The Politicisation of the Credit Rating Arena: The Universal Credit Rating Group
This small post today focuses upon
the Universal Credit Rating Group (UCRG), which is an alliance between Dagong
Ratings, RusRatings, and Egan Jones Ratings. The alliance aims to counter the
effect of the ‘Big Three’ rating agencies – Standard and Poor’s, Moody’s, and
Fitch – and ultimately provide a more transparent and, as they claim, fair
rating system across the globe. However, as we will see, there is the
opportunity for powerful political actors to influence proceedings with the
UCRG and that influence, if only perceived, is potentially a fundamental hurdle
to the group realising its aims.
This piece relies heavily upon a
recently published article by this author – which can be found here
in its final form, and here in
a pre-published and altered form. The UCRG, throughout their campaign, have
made consistent references to the importance of developing ‘shared goals’ for
the benefit of ‘mankind’,
which they suggest will be achieved by credit rating agencies around the world,
with the exception of the Big Three, coalescing into a formidable force that
will initiate a new set of standards that will then be adopted industry-wide.
However, the issue with this plan is that, collectively, the Big Three control nearly
95% of the market; therefore, the UCRG suggests that the alliance can act
as a check on the ratings of the Big Three in order to provide a mirror with
which one can truly rate the ratings and procedures of the established
agencies. This issue is discussed in more detail in the article, but as discussed
in a previous
post, there are perhaps better ways to fulfil this ‘checks and balances’
role, particularly with the non-profit agencies that exist.
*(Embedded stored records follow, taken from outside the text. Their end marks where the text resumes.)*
### src/rtl/ctrl_pkg.sv
// ctrl_pkg: shared definitions for the instruction sequencer.
//   state_e    - FSM state encodings (also driven out on phase)
//   OP_*       - opcode field constants IR[14:12]
//   final_step - last T-step of EXECUTE for a given opcode
package ctrl_pkg;

    typedef enum logic [2:0] {
        ST_FETCH     = 3'd0,
        ST_DECODE    = 3'd1,
        ST_INDIRECT  = 3'd2,
        ST_EXECUTE   = 3'd3,
        ST_INTERRUPT = 3'd4,
        ST_HALT      = 3'd5
    } state_e;

    localparam logic [2:0] OP_AND = 3'd0;
    localparam logic [2:0] OP_ADD = 3'd1;
    localparam logic [2:0] OP_LDA = 3'd2;
    localparam logic [2:0] OP_STA = 3'd3;
    localparam logic [2:0] OP_BUN = 3'd4;
    localparam logic [2:0] OP_BSA = 3'd5;
    localparam logic [2:0] OP_ISZ = 3'd6;
    localparam logic [2:0] OP_REG = 3'd7;

    function automatic logic [2:0] final_step(input logic [2:0] op);
        logic [2:0] t;
        case (op)
            OP_AND, OP_ADD, OP_LDA, OP_BSA: t = 3'd5;
            OP_STA, OP_BUN:                 t = 3'd4;
            OP_ISZ:                         t = 3'd6;
            default:                        t = 3'd3;   // OP_REG
        endcase
        return t;
    endfunction

endpackage

### src/rtl/t_decoder.sv
// t_decoder: one-hot decode of the sequence-counter value.
//   sc     - sequence-counter value (T-step index)
//   onehot - 1 << sc
module t_decoder #(
    parameter int W = 3
) (
    input  logic [W-1:0] sc,
    output logic [7:0]   onehot
);

    assign onehot = 8'd1 << sc;

endmodule

### src/rtl/seq_ctrl.sv
// seq_ctrl: instruction-cycle sequencer (fetch / decode / indirect /
// execute / interrupt / halt) driven by an external T-step counter.
//   clk, rst        - clock, async active-low reset
//   sc_count        - current T-step from the sequence counter
//   sc_clr          - clears the sequence counter for the next cycle
//   ir_op/ir_i/ir_hlt - instruction fields, valid from T2
//   ien, int_req    - interrupt enable / request
//   t_onehot, phase - decoded T-step, current state
//   strobes         - ar_ld_pc, ir_ld, pc_inc, ar_ld_ir, ar_ld_mem,
//                     exec_en, int_ack, halted, seq_err
//
// state     | meaning
// ----------+-------------------------------------------------
// FETCH     | T0 AR<-PC, T1 IR<-M[AR], PC++
// DECODE    | T2 latch IR fields, AR<-IR address
// INDIRECT  | T3 AR<-M[AR]
// EXECUTE   | opcode-dependent steps up to final_step(op)
// INTERRUPT | T2 acknowledge, PC++, clear R
// HALT      | counter held clear until reset
module seq_ctrl
    import ctrl_pkg::*;
#(
    parameter int SC_W = 3
) (
    input  logic            clk,
    input  logic            rst,
    input  logic [SC_W-1:0] sc_count,
    output logic            sc_clr,
    input  logic [2:0]      ir_op,
    input  logic            ir_i,
    input  logic            ir_hlt,
    input  logic            ien,
    input  logic            int_req,
    output logic [7:0]      t_onehot,
    output logic [2:0]      phase,
    output logic            ar_ld_pc,
    output logic            ir_ld,
    output logic            pc_inc,
    output logic            ar_ld_ir,
    output logic            ar_ld_mem,
    output logic            exec_en,
    output logic            int_ack,
    output logic            halted,
    output logic            seq_err
);

    state_e            state_q, state_d;
    logic              r_q, r_d;
    logic [2:0]        op_q, op_d;
    logic              i_q, i_d;
    logic              hlt_q, hlt_d;
    logic [SC_W-1:0]   cnt_q, cnt_d;
    logic              clr_q, clr_d;
    logic              vld_q, vld_d;
    logic              seq_err_q, seq_err_d;

    logic clr_c, pc_c, irl_c, inc_c, ari_c, mem_c, ex_c, ack_c, hlt_c;
    logic r_set, r_clr, seq_bad;

    t_decoder #(.W(SC_W)) u_t_decoder (
        .sc     (sc_count),
        .onehot (t_onehot)
    );

    // Counter must step by exactly one unless we cleared it last cycle;
    // the first cycle after reset has no history and is not checked.
    assign seq_bad = vld_q && !clr_q &&
                     ((cnt_q == {SC_W{1'b1}}) || (sc_count != cnt_q + SC_W'(1)));

    assign r_set = (sc_count > SC_W'(2)) && ien && int_req &&
                   (state_q != ST_INTERRUPT) && (state_q != ST_HALT);

    always_comb begin
        state_d   = state_q;
        op_d      = op_q;
        i_d       = i_q;
        hlt_d     = hlt_q;
        r_clr     = 1'b0;
        clr_c     = 1'b0;
        pc_c      = 1'b0;
        irl_c     = 1'b0;
        inc_c     = 1'b0;
        ari_c     = 1'b0;
        mem_c     = 1'b0;
        ex_c      = 1'b0;
        ack_c     = 1'b0;
        hlt_c     = 1'b0;

        case (state_q)
            ST_FETCH: begin
                if (sc_count == SC_W'(0)) pc_c = 1'b1;
                if (sc_count == SC_W'(1)) begin
                    irl_c   = 1'b1;
                    inc_c   = 1'b1;
                    state_d = ST_DECODE;
                end
            end
            ST_DECODE: begin
                if (sc_count == SC_W'(2)) begin
                    ari_c   = 1'b1;
                    op_d    = ir_op;
                    i_d     = ir_i;
                    hlt_d   = ir_hlt;
                    state_d = (ir_op != OP_REG && ir_i) ? ST_INDIRECT : ST_EXECUTE;
                end
            end
            ST_INDIRECT: begin
                if (sc_count == SC_W'(3)) begin
                    mem_c   = i_q;
                    state_d = ST_EXECUTE;
                end
            end
            ST_EXECUTE: begin
                ex_c = 1'b1;
                if (sc_count == SC_W'(final_step(op_q))) begin
                    clr_c = 1'b1;
                    if (op_q == OP_REG && hlt_q)
                        state_d = ST_HALT;
                    else if (r_q || r_set)   // a request landing on the last step still wins
                        state_d = ST_INTERRUPT;
                    else
                        state_d = ST_FETCH;
                end
            end
            ST_INTERRUPT: begin
                if (sc_count == SC_W'(2)) begin
                    inc_c   = 1'b1;
                    ack_c   = 1'b1;
                    clr_c   = 1'b1;
                    r_clr   = 1'b1;
                    state_d = ST_FETCH;
                end
            end
            ST_HALT: begin
                clr_c = 1'b1;
                hlt_c = 1'b1;
            end
            default: state_d = ST_FETCH;
        endcase

        if (seq_bad) begin
            clr_c   = 1'b1;
            state_d = ST_FETCH;
        end

        r_d       = r_set | (r_q & ~r_clr);
        seq_err_d = seq_err_q | seq_bad;
        cnt_d     = sc_count;
        clr_d     = clr_c;
        vld_d     = 1'b1;
    end

    always_ff @(posedge clk or negedge rst) begin
        if (!rst) begin
            state_q   <= ST_FETCH;
            r_q       <= 1'b0;
            op_q      <= 3'd0;
            i_q       <= 1'b0;
            hlt_q     <= 1'b0;
            cnt_q     <= '0;
            clr_q     <= 1'b0;
            vld_q     <= 1'b0;
            seq_err_q <= 1'b0;
        end else begin
            state_q   <= state_d;
            r_q       <= r_d;
            op_q      <= op_d;
            i_q       <= i_d;
            hlt_q     <= hlt_d;
            cnt_q     <= cnt_d;
            clr_q     <= clr_d;
            vld_q     <= vld_d;
            seq_err_q <= seq_err_d;
        end
    end

    // Strobes are decoded combinationally and must drop the instant reset asserts.
    assign sc_clr    = rst & clr_c;
    assign ar_ld_pc  = rst & pc_c;
    assign ir_ld     = rst & irl_c;
    assign pc_inc    = rst & inc_c;
    assign ar_ld_ir  = rst & ari_c;
    assign ar_ld_mem = rst & mem_c;
    assign exec_en   = rst & ex_c;
    assign int_ack   = rst & ack_c;
    assign halted    = rst & hlt_c;
    assign seq_err   = seq_err_q;
    assign phase     = state_q;

endmodule

### config.mk
export PLATFORM = sky130hd
export DESIGN_NAME = seq_ctrl
export DESIGN_NICKNAME = d
export VERILOG_FILES = /design/src/rtl/ctrl_pkg.sv /design/src/rtl/t_decoder.sv /design/src/rtl/seq_ctrl.sv
export SDC_FILE = /design/constraint.sdc
export NUM_CORES = 1
export LEC_CHECK = 0
export ABC_AREA = 1
export ABC_CLOCK_PERIOD_IN_PS = 1600
export CELL_PAD_IN_SITES_DETAIL_PLACEMENT = 0
export CELL_PAD_IN_SITES_GLOBAL_PLACEMENT = 1
export CORE_UTILIZATION = 30
export CTS_BUF_LIST = sky130_fd_sc_hd__clkbuf_2
export DETAILED_ROUTE_END_ITERATION = 10
export PLACE_DENSITY_LB_ADDON = 0.1
export SLEW_MARGIN = 20
export SYNTH_ARGS = -nofsm -noshare
export SYNTH_HDL_FRONTEND = slang
export SYNTH_SLANG_ARGS = --single-unit
export TNS_END_PERCENT = 50
### constraint.sdc
create_clock -name clk -period 1.6 [get_ports clk]
set_input_delay 0.16 -clock clk [delete_from_list [all_inputs] [get_ports clk]]
set_output_delay 0.16 -clock clk [all_outputs]
set_load 0.02 [all_outputs]
==> results of run 1 <==
==> final timing paths <==
kind                                   from  endpoint  slack, ns  cells after the start
worst max-delay path               cnt_q[0]    sc_clr      -0.31                     10
worst min-delay path                    rst       r_q       0.26                      2
worst max register to register     cnt_q[0]  phase[2]      -0.12                     13
worst min register to register      seq_err   seq_err       0.49                      1
max in group asynchronous               rst       i_q       1.13                      3
min in group clk                sc_count[0]  cnt_q[0]       0.38                      2
==> logic make-up after synthesis <==
family	count (synthesis)	share of synthesized area, %
simple gates	101	44.7
buf+inv	27	11.6
flops	15	35.1
compound gates	5	2.81
mux	3	3.16
fa+ha+maj	2	2.34
other cells	1	0.351
==> report_power, final <==
part	switching [mW]	internal (mW)	leakage, nW	total [mW]
sequential	0.0856	0.488	0.174	0.573
combinational	0.673	0.569	0.793	1.24
clock	0.134	0.0662	0.0166	0.200
==> what timing repair did <==
action	in CTS	in global routing
endpoints found under the setup margin	22	20
gates cloned	0	0
gates resized for setup	69	23
pin swaps	8	6
buffers inserted	2	0
==> state kept, by name, summed over array words and instances, names as in the netlist <==
name / count
r_q: 1
op_q: 3
cnt_q: 3
vld_q: 1
seq_err: 1
hlt_q: 1
clr_q: 1
phase: 3
i_q: 1
==> Yosys cell counts (3+ instances only) <==
cell      n
nand2_2   4
dfrtp_1  15
nand2_1  45
nand2_4   3
nor2_1   22
nand3_1  13
nor3_1    5
inv_1    21
==> layer usage <==
| metal | share of wire, % | track usage (%) | up-vias |
|---|---|---|---|
| li1 | - | - | 625 |
| met1 | 47 | 23.1 | 529 |
| met2 | 47 | 30.9 | 31 |
| met3 | 3.8 | 2.07 | 5 |
| met4 | 1.6 | 7.62 | 0 |
| met5 | 0 | 0 | - |
==> area by class of cell <==
| type | count | area share, % |
|---|---|---|
| tap | 46 | 3.28 |
| inverter | 25 | 5.78 |
| clock buffer | 4 | 1.14 |
| sequential | 15 | 21.4 |
| multi-input combinational | 112 | 36.7 |
| timing repair buffer | 69 | 31.7 |
==> critical path: stages, from the launching register on <==
cell and delay [ns]:
dfrtp_1 0.44, ha_4 0.18, ha_4 0.25, inv_2 0.03, nand2_1 0.04, nand2_1 0.04
nor2_1 0.10, nand2_2 0.07, nand2_4 0.06, a31oi_2 0.07, buf_4 0.16
==> parameters.txt, run 1 <==
Parameter                              Value

Job
  Max-cap violations ... 0

Clocking
  Worst skew pair latency ... 0.30 ns
  Cell at the root of the clock tree ... clkbuf_2
  Clock slew at the register clock pins of the worst setup and hold paths ... 0.16 ns
  H-tree depth ... 1
  Max Buffers Root-to-Sink ... 2
  Cts bufs inserted ... 3
  Clock tree from TritonCTS ... yes
  Post-CTS Hold Fix Bufs ... 0
  TritonCTS sink count ... 15

GRT
  Global route overflow ... 0
  Global-route wire length before repair ... 5020 um
  Pin count of the biggest net entering global routing ... 10
  Aggregate global-route resource usage ... 18.1%
  Number of global-route vias before repair ... 1103
  Antenna violations before repair ... 0

STA
  Summed negative setup slack over all endpoints ... -0.790 ns
  Number of hold violations in the final report ... 0
  Unrepaired setup endpoints after global routing ... true
  Post-route minimum period ... 1.91 ns
  Worst path setup slack after routing ... -0.306 ns
  Maximum frequency from static timing analysis ... 0.525 GHz
  Maximum clock skew at final layout ... 0.00309 ns
  Hold slack ... 0.255 ns
  Final critical-path share of the clock period ... 119%
  Count of final setup violators ... 8
  Final Max Tran Viols ... 0

Finish
  Area used by multi-input combinational logic ... 643 um^2
  Final std cells w/o fill ... 271
  Nets@finish ... 240
  Finished layout cell area ... 1750 um^2
  Number of antenna diodes ... 0
  Count of fill cells added during filler insertion ... 366
  Top library cells by usage in the layout, fill and taps aside ... buf_4, nand2_1, nor2_1
  Layout-stage area growth over the synthesis result ... 64.0%
  Register area ... 375 um^2
  Share of final-layout standard cells stronger than drive strength 1 ... 39.1%
  Share of the core filled with cells in the final layout ... 52.2%
  Commonest non-fill, non-tap cell in the layout ... buf_4

Synthesis
  Synthesized area divided by synthesized cell count ... 6.95 um^2
  Largest area contributor in the netlist ... dfrtp_1
  Netlist cell types ... 28
  Count of flip-flops with a built-in enable after synthesis ... 0
  Number of flip-flops and latches in the synthesized netlist ... 15
  Warning count from the yosys run ... 0
  Post-synthesis async set-or-reset flop share ... 100%
  Cell types occupying the most area after synthesis ... dfrtp_1, nand2_1, nor2_1, inv_1, nand3_1
  Top-area cell type share of the netlist area ... 35.1%
  Most frequently used flop master after synthesis ... dfrtp_1
  Synthesized instance count ... 154
  Sequential share of the synthesized area ... 35.1%
  Synthesized net count ... 168
  Mapped Area ... 1070 um^2

Routing
  Wire per inst ... 11.1 um
  Number of search-and-repair iterations in the first detailed-routing pass ... 4
  Routed vias/inst ... 4.39
  Post-route DRC violation count ... 0
  Via Count ... 1190
  Final wirelength ... 3020 um
  Count of antenna-violating nets left after detailed routing ... 0
  Detailed Route Iter0 Violations ... 34

Placement
  PortBufs ... 32
  Number of placed instances, taps included ... 266
  Pre-CTS setup slack ... -0.560 ns
  DP Wirelength ... 2430 um
  Placed cell area ... 1710 um^2
  Routability cong. ... 0.818

Die
  I/O pin total ... 33
  Effective utilization at floorplan ... 31.8%
  Vertical die dimension ... 61.7 um
  Site Rows ... 21
  Die outline width ... 61.7 um
  Total die area ... 3810 um^2
  Area of the core region ... 3360 um^2

Power and ir drop
  Total power after layout ... 2.02 mW
  Leak ... 0.983 nW
  Highest ir drop seen on vdd ... 0.673 mV
  Power density over the cells ... 1150 nW/um^2

Run status
  Violations in the final reports ... negative setup slack
  Status ... finished, violations left

Worst setup path
  Worst EP arrival ... 1.75 ns
  Required time at the endpoint of the critical path ... 1.44 ns
  Maximum net fanout on the critical path ... 2
  CP Class ... reg2out
  Critical Path Source Type ... flip-flop
  Crit. End Element ... output port

Hold path
  Worst min-delay path category ... in2async
No activity file was read; power rests on OpenSTA's default activity.
==> inputs of run 2 (changes only) <==
Settings changed: ABC_CLOCK_PERIOD_IN_PS 1600 to 1850, CORE_UTILIZATION 30 to 33.
Clock period 1.6 ns to 1.85 ns, I/O delays scaled along.
==> parameters.txt, run 2 (synthesis results as in run 1) <==
Parameter                              Value

Run status
  Status ... finished, violations left
  Violations in the final reports ... negative setup slack

Worst setup path
  Crit. End Element ... output port
  CP Class ... reg2out
  Required time at the endpoint of the critical path ... 1.66 ns
  Critical Path Source Type ... flip-flop
  Maximum net fanout on the critical path ... 2
  Worst EP arrival ... 1.78 ns
  Number of cells on the worst reg-to-reg path ... 11

Finish
  Nets@finish ... 235
  Final std cells w/o fill ... 264
  Commonest non-fill, non-tap cell in the layout ... nand2_1
  Share of final-layout standard cells stronger than drive strength 1 ... 30.5%
  Share of the core filled with cells in the final layout ... 54.8%
  Top library cells by usage in the layout, fill and taps aside ... nand2_1, buf_4, inv_1
  Number of antenna diodes ... 0
  Layout-stage area growth over the synthesis result ... 56.3%

Routing
  Count of antenna-violating nets left after detailed routing ... 0
  Via Count ... 1163
  Post-route DRC violation count ... 0
  Number of search-and-repair iterations in the first detailed-routing pass ... 4
  Wire per inst ... 11.2 um
  Final wirelength ... 2970 um
  Routed vias/inst ... 4.41
  Detailed Route Iter0 Violations ... 50

Placement
  Number of placed instances, taps included ... 259
  DP Wirelength ... 2360 um
  Routability cong. ... 0.825
  Pre-CTS setup slack ... -0.351 ns
  PortBufs ... 32

Clocking
  Worst skew pair latency ... 0.28 ns
  Clock tree from TritonCTS ... yes
  TritonCTS sink count ... 15
  Cell at the root of the clock tree ... clkbuf_2
  Clock slew at the register clock pins of the worst setup and hold paths ... 0.14 ns
  Cts bufs inserted ... 3
  Max Buffers Root-to-Sink ... 2
  H-tree depth ... 1

Die
  Site Rows ... 20
  Area of the core region ... 3050 um^2
  Vertical die dimension ... 58.9 um
  I/O pin total ... 33
  Effective utilization at floorplan ... 35.0%
  Die outline width ... 58.9 um
  Total die area ... 3470 um^2

STA
  Final critical-path share of the clock period ... 106%
  Post-route minimum period ... 1.97 ns
  Number of hold violations in the final report ... 0
  Maximum frequency from static timing analysis ... 0.508 GHz
  Final Max Tran Viols ... 0
  Count of final setup violators ... 1
  Worst path setup slack after routing ... -0.119 ns
  Maximum clock skew at final layout ... 0.00373 ns
  Summed negative setup slack over all endpoints ... -0.119 ns
  Unrepaired setup endpoints after global routing ... true

GRT
  Global route overflow ... 0
  Number of global-route vias before repair ... 1159
  Antenna violations before repair ... 0
  Global-route wire length before repair ... 5110 um
  Aggregate global-route resource usage ... 19.5%
  Pin count of the biggest net entering global routing ... 13

Power and ir drop
  Leak ... 0.945 nW
  Total power after layout ... 1.59 mW
  Highest ir drop seen on vdd ... 0.527 mV
  Power density over the cells ... 950 nW/um^2

Hold path
  Worst hold stages ... 2
  Worst min-delay path category ... in2reg

Job
  Max-cap violations ... 0
[run 2: through the flow]
| stage | instance area [um^2] | hold WS, ns |
|---|---|---|
| 6_report | 1670 | 0.263 |
| 5_1_grt | 1670 | 0.222 |
| 4_1_cts | 1660 | 0.295 |
| 3_5_place_dp | 1660 | 0.454 |
| 3_3_place_gp | 1660 | 0.450 |
| 2_1_floorplan | 1070 | -0.111 |
[run 2: path summary, 6_finish.rpt]
path	start	endpoint	slack (ns)
max in group asynchronous	rst	phase[2]	1.24
hold / removal	sc_count[2]	cnt_q[2]	0.26
min in group asynchronous	rst	vld_q	0.31
setup / recovery	cnt_q[1]	sc_clr	-0.12
hold reg to reg	seq_err	seq_err	0.49
setup reg to reg	cnt_q[1]	seq_err	0.10
[run 2: layout make-up]
type	instances	area, um^2
multi-input cells	112	604
inverters	25	101
repair buffers	64	515
fillers	305	1380
well taps	44	55.1
flip-flops and latches	15	375
clock buffers	4	20.0
[run 2: critical path: stages, from the launching register on]
cell     delay [ns]
dfrtp_1        0.41
ha_2           0.21
ha_4           0.21
inv_2          0.06
nand2_1        0.04
nand2_1        0.06
nor2_1         0.04
nand2_2        0.09
nand2_4        0.05
a31oi_1        0.16
buf_2          0.18
[run 2: report_power, final]
| part | internal (mW) | switching, mW | total, mW |
|---|---|---|---|
| Clock | 0.0573 | 0.104 | 0.161 |
| Combinational | 0.400 | 0.527 | 0.927 |
| Sequential | 0.422 | 0.0781 | 0.500 |
[run 2: repair_timing]
action | in CTS | in global routing
hold buffers | 0 | 0
gates resized for setup | 29 | 17
pin swaps | 2 | 3
setup endpoints to repair | 17 | 13
setup buffers | 0 | 1
[run 2: per-layer routing]
metal / global-route usage (%) / part of all wire (%)
met1: 25.0 / 46
met4: 8.50 / 1.6
met3: 3.74 / 5.1
met5: 0 / 0
met2: 31.7 / 47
This usage of
non-profit agencies would not only serve to increase the perceived impartiality, which is very important in this sector, but
would not contain the potential introduction of major political influences in
the field, which is a major issue with regards to the UCRG.
This is because Dagong Ratings, and
RusRatings, are the national agencies of their respective countries; China and
Russia. Although the potential for political influence from these two sets of
Government should be obvious, there is an added incentive to become involved
when we realise that Russian President Vladimir Putin, especially, has had a long-running
issue with the Big Three, which has even led to him creating his
own rating agency directly to
take the fight to the Big Three agencies. President Putin is adamant that the
Big Three’s operations are political
in nature, which although is hard to prove cannot be ruled out. However,
the same condemnation works the other way, and in this case two wrongs do
certainly not result in a right.
Ultimately, the UCRG is doomed by
its potential allegiance to major political
figures in President Putin and the Chinese Politburo. It is a shame that
Egan-Jones Ratings will not be able to have the effect that it perhaps should
on the global rating arena, as its past is a story of attempting to provide a
genuine alternative to the dominance of the Big Three, yet
it is constantly thwarted – by the Big Three, the U.S. Government, and now,
potentially, its allegiance to Russian and Chinese politics. Unfortunately, the
only way to provide an alternative to the dominance of the Big Three is to
provide a consistent and impartial, especially as it is perceived, rating
agency which has clear and realisable values. The non-profit sector is the best
bet for this as it stands, because the entrance of political figures into an
arena that is already defined by its underhandedness and incredible
subjectivity is a worrying development.